The New York Ripper
The New York Ripper (Lo Squartatore Di New York, 1982), de Lucio Fulci
Apesar de ter transitado por diversos gêneros, é o apreço por incisões que exibem entranhas de látex que deram (relativa) fama a Lucio Fulci. Cineasta visceral é uma definição que lhe serve bem: na crueza de suas obras predominam os sentimentos mais primitivos – a violência, o medo, o nojo – filmados de maneira a embrulhar as tripas do espectador, mais do que lhe provocar deleite puramente intelectual. Mas, é preciso logo esclarecer, essa abordagem do horror não faz de Fulci um obtuso, selvagem ou pornógrafo da borracha embebida em sangue. Usa-se, muito, o cérebro em Fulci, não apenas para ser esmagado ou devorado.
A vulgaridade latente de New York Ripper (1982) é mais do que um ato exploração da violência e do sexo. É quase como uma explicitação destes mesmos elementos, por meio do exagero, do feio, do ridículo e, outra vez, do vulgar. Por se tratar de um slasher movie crepuscular, há o distanciamento temporal em relação ao gênero. Nascido contaminado, impuro – como fazer um filme de assassino maníaco sem considerar a existência de Psicose, essa mãe ao mesmo tempo ausente e presente? – o longa-metragem com matador psicótico é propício ao divã, à análise. Fulci, psicanalista da penetração de objeto fálico em látex, sacana de perninha cruzada e mão no queixo, tem plena ciência de que nenhum slasher nasce virgem. Em New York Ripper, o italiano cai na orgia e faz dele um filme exagerado, autoconsciente, sem jamais ser frio ou distanciado.
Este mesmo olhar sobre o gênero já havia sido brevemente empregado, como se sabe, um ano antes por Brian De Palma em Um Tiro Na Noite, no falso filme dentro do filme, Coed Frenzy.Quando De Palma hiperboliza os códigos que compõem o slasher movie, está, basicamente, chamando atenção para estes mesmos códigos e, por meio da ridicularização de certos signos, fazendo um convite a autoanálise: se longas-metragens como Sexta-Feira 13 são acusados de misoginia e de explorar o sexo, então faz-se o assassino invadir um dormitório de universitárias, em que o único homem presente neste dormitório está transando, em que as outras moças ou dançam, ou se masturbam, ou tomam banho; se predomina a câmera subjetiva, então a sequência inteira será filmada assim; se o som ambiente é um elemento dramático importante no horror, então ele será colocado em primeiríssimo plano, na respiração ofegante e no tic tac do coração do assassino; se o matador é geralmente um ser exótico ou um sujeito mascarado, aqui ele será um chinesinho de óculos e cabeça tortinha. New York Ripper,com seu título ultra objetivo, poderia muito bem ter sido produzido no mesmo estúdio vagabundo em que trabalha o personagem de John Travolta em Um Tiro Na Noite, e que produziu pérolas como Bad Day At Blood Beach, Bordello of Blood.
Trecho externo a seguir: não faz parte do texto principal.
$ cat config.mk
export PLATFORM = sky130hd
export DESIGN_NAME = dot_product_top
export DESIGN_NICKNAME = d
export VERILOG_FILES = /design/src/hdl/mac_pkg.sv /design/src/hdl/approx_mult_xsyw.sv /design/src/hdl/dot_product_top.sv /design/src/hdl/mac_cfg_regs.sv /design/src/hdl/mac_datapath.sv
export SDC_FILE = /design/constraint.sdc
export NUM_CORES = 1
export LEC_CHECK = 0
export BUFFER_PORTS_ARGS = -buffer_cell sky130_fd_sc_hd__buf_2
export CORE_MARGIN = 5
export CORE_UTILIZATION = 40
export DETAILED_ROUTE_END_ITERATION = 16
export GPL_TIMING_DRIVEN = 0
export SLEW_MARGIN = 10
export SYNTH_ARGS = -nofsm -noshare
export SYNTH_HDL_FRONTEND = slang
export SYNTH_SLANG_ARGS = --single-unit
$ cat constraint.sdc
create_clock -name clk -period 10.7 [get_ports clk]
set_input_delay 0 -clock clk [delete_from_list [all_inputs] [get_ports clk]]
set_output_delay 0 -clock clk [all_outputs]
set_load 0.03 [all_outputs]
$ cat src/hdl/mac_pkg.sv
`default_nettype none

package mac_pkg;

    // **********************************************************
    // Datapath widths
    // **********************************************************

    localparam int OPERAND_W = 16;
    localparam int PRODUCT_W = 32;
    // 8 guard bits leave room for 255 full-scale products
    localparam int ACC_W     = 40;
    localparam int COUNT_W   = 8;

    typedef logic signed [OPERAND_W-1:0] operand_t;
    typedef logic signed [PRODUCT_W-1:0] product_t;
    typedef logic signed [ACC_W-1:0]     acc_t;
    typedef logic        [COUNT_W-1:0]   count_t;

    // **********************************************************
    // Register map
    // **********************************************************

    localparam int CFG_ADDR_W = 2;
    localparam int CFG_DATA_W = 8;

    // Bit 0 selects the multiplier and 1 means approximate
    localparam logic [CFG_ADDR_W-1:0] ADDR_MODE  = 2'd0;
    // Samples per dot product
    localparam logic [CFG_ADDR_W-1:0] ADDR_COUNT = 2'd1;

    localparam count_t COUNT_RESET = 8'd1;

endpackage

`default_nettype wire

$ cat src/hdl/approx_mult_xsyw.sv
`default_nettype none
`timescale 1ns/1ns

module approx_mult_xsyw (
    input  wire mac_pkg::operand_t x,
    input  wire mac_pkg::operand_t y,
    output mac_pkg::product_t      z
);

    // Row i holds the Baugh-Wooley partial product of x bit i-1
    logic [16:1][15:0] part;
    logic [31:0]       upper_sum;
    logic [20:0]       new_part1;
    logic [20:0]       new_part2;
    logic [20:0]       new_part3;
    logic [20:0]       new_part4;
    logic [20:0]       new_part5;

    // **********************************************************
    // Partial product rows
    // **********************************************************

    always_comb begin
        for (int i = 1; i <= 15; i++) begin
            part[i] = {~(y[15] & x[i-1]), y[14:0] & {15{x[i-1]}}};
        end
        // Sign row has inverted magnitude bits
        part[16] = {y[15] & x[15], ~(y[14:0] & {15{x[15]}})};
    end

    // Exact rows for x bits 6 to 15
    always_comb begin
        // Constant one of the sign row lands on bit 31
        upper_sum = 32'h8000_0000;
        for (int i = 7; i <= 15; i++) begin
            upper_sum = upper_sum + ({16'b0, part[i]} << (i - 1));
        end
        upper_sum = upper_sum + ({16'b0, part[16]} << 15);
    end

    // **********************************************************
    // Correction words replacing rows 1 to 6
    // **********************************************************

    always_comb begin
        new_part1     = '0;
        new_part1[1]  = part[1][1] ^ part[2][0];
        new_part1[3]  = part[1][3] ^ part[2][2];
        new_part1[7]  = part[1][7] ^ part[2][6];
        new_part1[8]  = part[5][3] & part[6][2];
        new_part1[9]  = part[3][6] & part[4][5];
        new_part1[10] = part[5][5] & part[6][4];
        new_part1[11] = part[3][9] ^ part[4][8];
        new_part1[12] = part[1][11] & part[2][10];
        new_part1[13] = part[3][11] ^ part[4][10];
        new_part1[17] = part[2][15];
        new_part1[18] = part[3][15] & part[4][14];
        new_part1[19] = part[5][14] & part[6][13];
        new_part1[20] = part[5][15] & part[6][14];
    end

    always_comb begin
        new_part2     = '0;
        new_part2[9]  = part[3][7] ^ part[4][6];
        new_part2[11] = part[5][6] & part[6][5];
        new_part2[12] = part[1][12] ^ part[2][11];
        new_part2[17] = part[5][12] & part[6][11];
        new_part2[18] = part[3][15] | part[4][14];
        new_part2[19] = part[5][15] ^ part[6][14];
        new_part2[20] = part[6][15];
    end

    // Sparse upper-column terms
    always_comb begin
        new_part3     = '0;
        new_part3[17] = part[5][12] | part[6][11];
        new_part3[18] = part[4][15];

        new_part4     = '0;
        new_part4[17] = part[5][13] ^ part[6][12];
        new_part4[18] = part[5][13] & part[6][12];

        new_part5     = '0;
        new_part5[18] = part[5][14] ^ part[6][13];
    end

    assign z = upper_sum
             + {11'b0, new_part1}
             + {11'b0, new_part2}
             + {11'b0, new_part3}
             + {11'b0, new_part4}
             + {11'b0, new_part5};

endmodule

`default_nettype wire

$ cat src/hdl/dot_product_top.sv
`default_nettype none
`timescale 1ns/1ns

module dot_product_top (
    input  wire                                 clk,
    input  wire                                 rst_n,
    input  wire                                 cfg_we,
    input  wire [mac_pkg::CFG_ADDR_W-1:0]       cfg_addr,
    input  wire [mac_pkg::CFG_DATA_W-1:0]       cfg_wdata,
    output logic [mac_pkg::CFG_DATA_W-1:0]      cfg_rdata,
    input  wire                                 sample_valid,
    input  wire mac_pkg::operand_t              a,
    input  wire mac_pkg::operand_t              b,
    output mac_pkg::acc_t                       result,
    output logic                                result_valid
);

    logic              approx_en;
    mac_pkg::count_t   sample_count;
    mac_pkg::operand_t mult_a;
    mac_pkg::operand_t mult_b;
    mac_pkg::product_t mult_z;

    // Mode and length registers
    mac_cfg_regs i_mac_cfg_regs (
        .clk          (clk),
        .rst_n        (rst_n),
        .cfg_we       (cfg_we),
        .cfg_addr     (cfg_addr),
        .cfg_wdata    (cfg_wdata),
        .cfg_rdata    (cfg_rdata),
        .approx_en    (approx_en),
        .sample_count (sample_count)
    );

    mac_datapath i_mac_datapath (
        .clk          (clk),
        .rst_n        (rst_n),
        .sample_valid (sample_valid),
        .a            (a),
        .b            (b),
        .approx_en    (approx_en),
        .sample_count (sample_count),
        .mult_a       (mult_a),
        .mult_b       (mult_b),
        .mult_z       (mult_z),
        .result       (result),
        .result_valid (result_valid)
    );

    // Zero-latency approximate product read back in stage 2
    approx_mult_xsyw i_approx_mult_xsyw (
        .x (mult_a),
        .y (mult_b),
        .z (mult_z)
    );

endmodule

`default_nettype wire

$ cat src/hdl/mac_cfg_regs.sv
`default_nettype none
`timescale 1ns/1ns

module mac_cfg_regs (
    input  wire                                 clk,
    input  wire                                 rst_n,
    input  wire                                 cfg_we,
    input  wire [mac_pkg::CFG_ADDR_W-1:0]       cfg_addr,
    input  wire [mac_pkg::CFG_DATA_W-1:0]       cfg_wdata,
    output logic [mac_pkg::CFG_DATA_W-1:0]      cfg_rdata,
    output logic                                approx_en,
    output mac_pkg::count_t                     sample_count
);

    // Register writes
    always_ff @(posedge clk or negedge rst_n) begin
        if (!rst_n) begin
            approx_en    <= 1'b0;
            sample_count <= mac_pkg::COUNT_RESET;
        end else if (cfg_we) begin
            case (cfg_addr)
                mac_pkg::ADDR_MODE: begin
                    approx_en <= cfg_wdata[0];
                end
                mac_pkg::ADDR_COUNT: begin
                    sample_count <= mac_pkg::count_t'(cfg_wdata);
                end
                default: begin
                end
            endcase
        end
    end

    // Readback
    always_comb begin
        case (cfg_addr)
            mac_pkg::ADDR_MODE: begin
                cfg_rdata = {{(mac_pkg::CFG_DATA_W-1){1'b0}}, approx_en};
            end
            mac_pkg::ADDR_COUNT: begin
                cfg_rdata = mac_pkg::CFG_DATA_W'(sample_count);
            end
            default: begin
                cfg_rdata = '0;
            end
        endcase
    end

    // A zero length would let the datapath counter run a full 256 samples
    a_count_nonzero: assert property (
        @(posedge clk) disable iff (!rst_n)
        sample_count != '0
    ) else $error("sample_count written as zero");

endmodule

`default_nettype wire

$ cat src/hdl/mac_datapath.sv
`default_nettype none
`timescale 1ns/1ns

module mac_datapath (
    input  wire                         clk,
    input  wire                         rst_n,
    input  wire                         sample_valid,
    input  wire mac_pkg::operand_t      a,
    input  wire mac_pkg::operand_t      b,
    input  wire                         approx_en,
    input  wire mac_pkg::count_t        sample_count,
    output mac_pkg::operand_t           mult_a,
    output mac_pkg::operand_t           mult_b,
    input  wire mac_pkg::product_t      mult_z,
    output mac_pkg::acc_t               result,
    output logic                        result_valid
);

    mac_pkg::count_t   sample_cnt;
    logic              last_sample;
    logic              s1_valid;
    logic              s1_last;
    logic              s1_approx;
    mac_pkg::operand_t s1_a;
    mac_pkg::operand_t s1_b;
    mac_pkg::product_t exact_product;
    logic              s2_valid;
    logic              s2_last;
    mac_pkg::product_t s2_product;
    mac_pkg::acc_t     product_ext;
    mac_pkg::acc_t     acc;
    mac_pkg::acc_t     acc_sum;

    // **********************************************************
    // Stage 1 captures operands and counts the group
    // **********************************************************

    assign last_sample = (sample_cnt == mac_pkg::count_t'(sample_count - 1'b1));

    always_ff @(posedge clk or negedge rst_n) begin
        if (!rst_n) begin
            s1_valid   <= 1'b0;
            s1_last    <= 1'b0;
            s1_approx  <= 1'b0;
            sample_cnt <= '0;
        end else begin
            s1_valid <= sample_valid;
            if (sample_valid) begin
                s1_last    <= last_sample;
                s1_approx  <= approx_en;
                sample_cnt <= last_sample ? '0 : sample_cnt + 1'b1;
            end
        end
    end

    always_ff @(posedge clk) begin
        if (sample_valid) begin
            s1_a <= a;
            s1_b <= b;
        end
    end

    assign mult_a = s1_a;
    assign mult_b = s1_b;

    // **********************************************************
    // Stage 2 selects the product
    // **********************************************************

    assign exact_product = s1_a * s1_b;

    always_ff @(posedge clk or negedge rst_n) begin
        if (!rst_n) begin
            s2_valid <= 1'b0;
            s2_last  <= 1'b0;
        end else begin
            s2_valid <= s1_valid;
            s2_last  <= s1_valid & s1_last;
        end
    end

    always_ff @(posedge clk) begin
        if (s1_valid) begin
            s2_product <= s1_approx ? mult_z : exact_product;
        end
    end

    // **********************************************************
    // Stage 3 accumulates
    // **********************************************************

    assign product_ext = {{(mac_pkg::ACC_W-mac_pkg::PRODUCT_W){s2_product[mac_pkg::PRODUCT_W-1]}},
                          s2_product};
    assign acc_sum     = acc + product_ext;

    always_ff @(posedge clk or negedge rst_n) begin
        if (!rst_n) begin
            acc          <= '0;
            result_valid <= 1'b0;
        end else begin
            result_valid <= s2_valid & s2_last;
            if (s2_valid) begin
                // Next product after a closed group starts from zero
                acc <= s2_last ? '0 : acc_sum;
            end
        end
    end

    always_ff @(posedge clk) begin
        if (s2_valid && s2_last) begin
            result <= acc_sum;
        end
    end

    // Every result closes a group whose last sample came in three cycles back
    a_result_latency: assert property (
        @(posedge clk) disable iff (!rst_n)
        result_valid |-> $past(sample_valid, 3)
    ) else $error("result_valid without a matching sample");

    a_s1_known: assert property (
        @(posedge clk) disable iff (!rst_n)
        s1_valid |-> !$isunknown({s1_a, s1_b, s1_approx, s1_last})
    ) else $error("unknown operands in stage 1");

    a_s2_known: assert property (
        @(posedge clk) disable iff (!rst_n)
        s2_valid |-> !$isunknown({s2_product, s2_last})
    ) else $error("unknown product in stage 2");

endmodule

`default_nettype wire

Word level (Yosys, flattened, before mapping):

Cells that the tools add are included.

* mux-type cells: 4
* multiply operators: 1
* add/subtract/negate cells: 18
* bitwise operators: 70
* eq/ne operators: 2
* reductions and logical operators: 4

Operators by type and width (count)
* $and 15x15->15: 13
* $add 32x19->32: 3
* $add 32x21->32: 2
* $add 40x32->40: 1
* $mux 40: 1
* $add 32x22->32 const A: 1
* $add 32x23->32: 1
* $add 32x24->32: 1
* $add 32x25->32: 1
* $add 32x26->32: 1
* $add 32x27->32: 1
* $add 32x28->32: 1
* $add 32x29->32: 1
* $add 32x30->32: 1
* $add 32x31->32: 1
* $mul 16x16->32: 1
* $mux 32: 1
* $and 1x1->1: 27
* $and 12x12->12: 2
* $pmux 8 s2: 1
* $not 15->15: 1
* $not 1->1: 14
* $and 13x13->13: 1
* $xor 1x1->1: 10
* 9 further kinds: 11

* output and inout port bits: 49
* word-level logic and storage cells: 113
* input port bits: 46
* bits in registers: 167

Logic depth before layout (Yosys ltp):

Gate-level depths: netlist of run 1.

* depth after elaboration: 18
* depth in mapped cells: 25
* gate-level depth less buffers: 24

By module:

From an unflattened synthesis of run 1, not the netlist that was laid out.

* cell total of the unflattened synthesis: 2431
* area total of the unflattened synthesis: 23988.0 um^2

By module, submodules not included
* mac_datapath: cells each 1735, area each 17614.4 um^2, instances 1, seq. area each 4474.3 um^2
* approx_mult_xsyw: cells each 666, area each 5952.0 um^2, instances 1, seq. area each 0.0 um^2
* mac_cfg_regs: cells each 30, area each 421.7 um^2, instances 1, seq. area each 226.5 um^2

Worst setup path before layout of run 1:

OpenSTA, ideal clock, no wires.

* path kind: reg2reg
* from: reg i_mac_datapath.s1_a[15] (netlist: i_mac_datapath.mult_a[15])
* to: reg i_mac_datapath.s2_product[31], data pin
* setup time: 259 ps
* path slack: 4183 ps
* path buffers: 3
* period minus slack after synthesis: 6517 ps
* arrival: 6258 ps
* stages on the path, launching flop included: 22
* data required time: 10441 ps
* path through: edfxtp_1 > clkbuf_1 > clkbuf_1 > nand2_1 > fa_1 > inv_1 > fa_1 > fa_1 > fa_1 > fa_1 > fa_1 > ha_1 > clkbuf_1 > nand4_1 > nor2_1 > nand2_1 > a311oi_1 > o2111ai_1 > a31oi_1 > o21ai_1 > and3_1 > o31a_1

* longest elaborated chain between the ends: 9
* elaborated cells between the ends (all ways): 11
* those cells by class: add/sub (6); mul (1); mux (1); bitwise (3)

RTL lines
* start: declaration: RTL line mac_datapath.sv:24 `mac_pkg::operand_t s1_a;`
* start signal: assignment: RTL line mac_datapath.sv:58 `s1_a <= a;`
* $and 15x15->15: RTL line approx_mult_xsyw.sv:28 `part[16] = {y[15] & x[15], ~(y[14:0] & {15{x[15]}})};`
* $not 15->15: RTL line approx_mult_xsyw.sv:28
* $add 32x31->32: RTL line approx_mult_xsyw.sv:38 `upper_sum = upper_sum + ({16'b0, part[16]} << 15);`
* $add 32x21->32: RTL line approx_mult_xsyw.sv:88 `+ {11'b0, new_part1}`
* $add 32x21->32: RTL line approx_mult_xsyw.sv:89 `+ {11'b0, new_part2}`
* $add 32x19->32: RTL line approx_mult_xsyw.sv:90 `+ {11'b0, new_part3}`
* $add 32x19->32: RTL line approx_mult_xsyw.sv:91 `+ {11'b0, new_part4}`
* $add 32x19->32: RTL line approx_mult_xsyw.sv:92 `+ {11'b0, new_part5};`
* $mux 32 (*): RTL line mac_datapath.sv:84 `s2_product <= s1_approx ? mult_z : exact_product;`
* end signal: assignment: RTL line mac_datapath.sv:84
* end: declaration: RTL line mac_datapath.sv:29 `mac_pkg::product_t s2_product;`

Every way passes the cells marked *; elsewhere a longest branch is shown, timed or not.
A chain may end at the register's enable or synchronous reset.

Final worst setup path of run 1:

Ends and elaborated chain as after synthesis.

==> flow_summary_export.csv, run 1 <==
group,metric,value,unit
cells_and_area,area_growth,11.1,%
worst_setup_path,required,10.89,ns
cells_and_area,final_layout_size_suffix_gt1_share,7.12,%
logic_synthesis,synth-edff-count,104,
placement,hpwl,49.5,mm
logic_synthesis,synthDistinctLibCells,76,
detailed_routing,wl_per_cell,18.6,µm
logic_synthesis,synthArstFlopShare,37.7,%
die,die_h,249,µm
status,status,"completed",
cells_and_area,fin_cells,3186,
clock_tree,cts_setup_buffers,0,
placement,place_congestion,0.904,
clock_tree,cts_root_buffer,"clkbuf_16",
clock_tree,cts_buffers,17,
logic_synthesis,syn_area,0.0228,mm²
run,maxCapViolCount,0,
worst_setup_path,crit_path_start_kind,"flip-flop",
clock_tree,clock_sinks,167,
sta,fin_crit,8.89,ns
sta,max_freq,112,MHz
cells_and_area,diodes,0,
detailed_routing,drc,0,
global_routing,grt_max_degree,59,
logic_synthesis,yosysMostFrequentCell,"inv_1",
logic_synthesis,synth_flop_cell,"edfxtp_1",
clock_tree,cts.path.max_buffers,2,
logic_synthesis,post-synth-top-area-fraction,34.1,%
clock_tree,clkTransAtPathRegs,0.07,ns
sta,hold_violations,0,
sta,period_share,83.1,%
logic_synthesis,syn_nets,2897,
logic_synthesis,ys_warn_count,0,
detailed_routing,dr_total_vias,16403,
logic_synthesis,synthTopCellsByArea,"fa_1 34%, edfxtp_1 14%, ha_1 11%, inv_1 8.3%, dfrtp_1 6.8%",
logic_synthesis,syn_area_per_cell,10.1,µm²
global_routing,grt_usage,19.7,%
worst_setup_path,critPathMaxFanout,10,
die,pin_count,95,
sta,rsz0062_at_grt,"false",
sta,relSlewSlack,11.8,%
die,core_area,0.0564,mm²
die,start_util,40.4,%
placement,place_inst,3110,
sta,tns,0,ns
detailed_routing,ant_nets,0,
logic_synthesis,ys_ff_latch,167,
global_routing,grt_overflow_total,0,
global_routing,antenna_found_initial,3,
global_routing,grt_pass1_vias,17657,
sta,fin_skew,0.0111,ns
detailed_routing,dr.pass1.iters,6,
placement,port_buffers,94,
worst_setup_path,criticalPathCategory,"reg2reg",
clock_tree,cts_tree,"done",
sta,finalSetupViolCount,0,
logic_synthesis,synth_area_leader_cell,"fa_1",
worst_hold_path,hp-class,"in2async",
cells_and_area,fill_cells,5465,
logic_synthesis,netlist_top_cells_count,"506 x inv_1, 388 x fa_1, 223 x nand2_1, 205 x ha_1, 108 x and2_1",
cells_and_area,layout.nets,3056,
clock_tree,htreeDepth,4,
clock_tree,cts_hold_buf,44,
sta,slew_viol_final,0,
sta,tightest_slew,1.29,ns
detailed_routing,routed_wl,59.3,mm
logic_synthesis,ys_seq_area_share,20.6,%
die,die-area,0.0619,mm²
detailed_routing,drtIter0Drc,847,
die,row_count,87,
clock_tree,clk_latency,0.48,ns
detailed_routing,viasPerCell,5.15,
worst_setup_path,arrival,9.09,ns
logic_synthesis,netlist_instances,2258,
global_routing,grt_pass1_wl,96.2,mm
clock_tree,cts_resized,0,
die,dieWidth,249,µm
worst_setup_path,critPathCaptureType,"flip-flop",
stage by stage:
step                util (%)  worst slack [ns]  cell area, µm²  hold WS [ns]
floorplan                  -              4.18           22800        -0.296
global placement        43.0              1.92           24200         0.177
detailed placement      43.1              1.86           24300        -0.169
CTS                     44.9              1.82           25300        0.0380
global route            44.9              1.32           25300        0.0905
finish                  44.9              1.81           25300        0.0516
registers in the layout (all words and copies together), names as in the netlist:
name / flops
i_mac_cfg_regs.approx_en: 1
i_mac_cfg_regs.sample_count: 8
i_mac_datapath.acc: 40
i_mac_datapath.mult_a: 16
i_mac_datapath.mult_b: 16
i_mac_datapath.result: 40
i_mac_datapath.result_valid: 1
i_mac_datapath.s1_approx: 1
i_mac_datapath.s1_last: 1
i_mac_datapath.s1_valid: 1
i_mac_datapath.s2_last: 1
i_mac_datapath.s2_product: 32
i_mac_datapath.s2_valid: 1
i_mac_datapath.sample_cnt: 8
logic make-up after synthesis:
group | share of synthesized area, %
AO/OA/AOI/OAI | 9.64
multiplexers | 0.724
XOR/XNOR | 3.73
buffers and inverters | 9.41
adder cells (fa/ha/maj) | 45.3
AND/OR/NAND/NOR | 10.6
flip-flops | 20.6
critical path, stage by stage, from the launching register on:
cell and delay, ns:
edfxtp_1 0.32, clkbuf_1 0.43, clkbuf_1 0.64, nand2_1 0.33
fa_1 0.61, inv_1 0.08, fa_1 0.81, fa_1 0.54
fa_1 0.60, fa_1 0.44, fa_1 0.45, ha_1 0.28
clkbuf_1 0.28, nand4_1 0.20, nor2_1 0.29, nand2_1 0.16
a311oi_1 0.94, o2111ai_1 0.23, a31oi_1 0.31, o21ai_1 0.12
and3_1 0.20, o31a_1 0.34
area by class of cell:
| cell class | count | area, µm² | share of cell area [%] |
|---|---|---|---|
| plain buffers | 62 | 246 | 0.973 |
| clock buffers | 17 | 425 | 1.68 |
| clock inverters | 15 | 180 | 0.711 |
| inverters | 506 | 1900 | 7.50 |
| multi-input cells | 1523 | 16000 | 63.0 |
| flip-flops and latches | 167 | 4700 | 18.6 |
| well taps | 756 | 946 | 3.74 |
| repair buffers | 140 | 961 | 3.79 |
placed cells by master (no fill, tap or decap), types with 17 or more instances in the layout:
master,Yosys,layout
o21ai_0,62,62
dfrtp_1,62,61
and2_1,108,108
edfxtp_1,104,104
buf_2,1,94
clkbuf_1,57,57
nor2_1,66,65
clkbuf_16,0,17
ha_1,205,205
a22o_1,36,36
nand2_1,223,223
a21o_1,29,29
xor2_1,37,37
dlygate4sd3_1,0,44
fa_1,388,388
inv_1,506,506
xnor2_1,60,60
nor3_1,19,19
a211oi_1,17,17
a21oi_1,67,67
Do segmento que é Coed Frenzy, Fulci irá transformá-lo em um longa e irá radicalizar ainda mais na explicitação dos códigos, não como uma crítica negativa a eles, mas como um deboche aos conservadores que enxergam, por exemplo, violência contra a mulher quando há, em verdade, beleza plástica, tanto no sentido estético, quando de falsidade, de não- realismo (é célebre o ataque feito pelo crítico americano Roger Ebert aos slasher movies, no início dos anos 80).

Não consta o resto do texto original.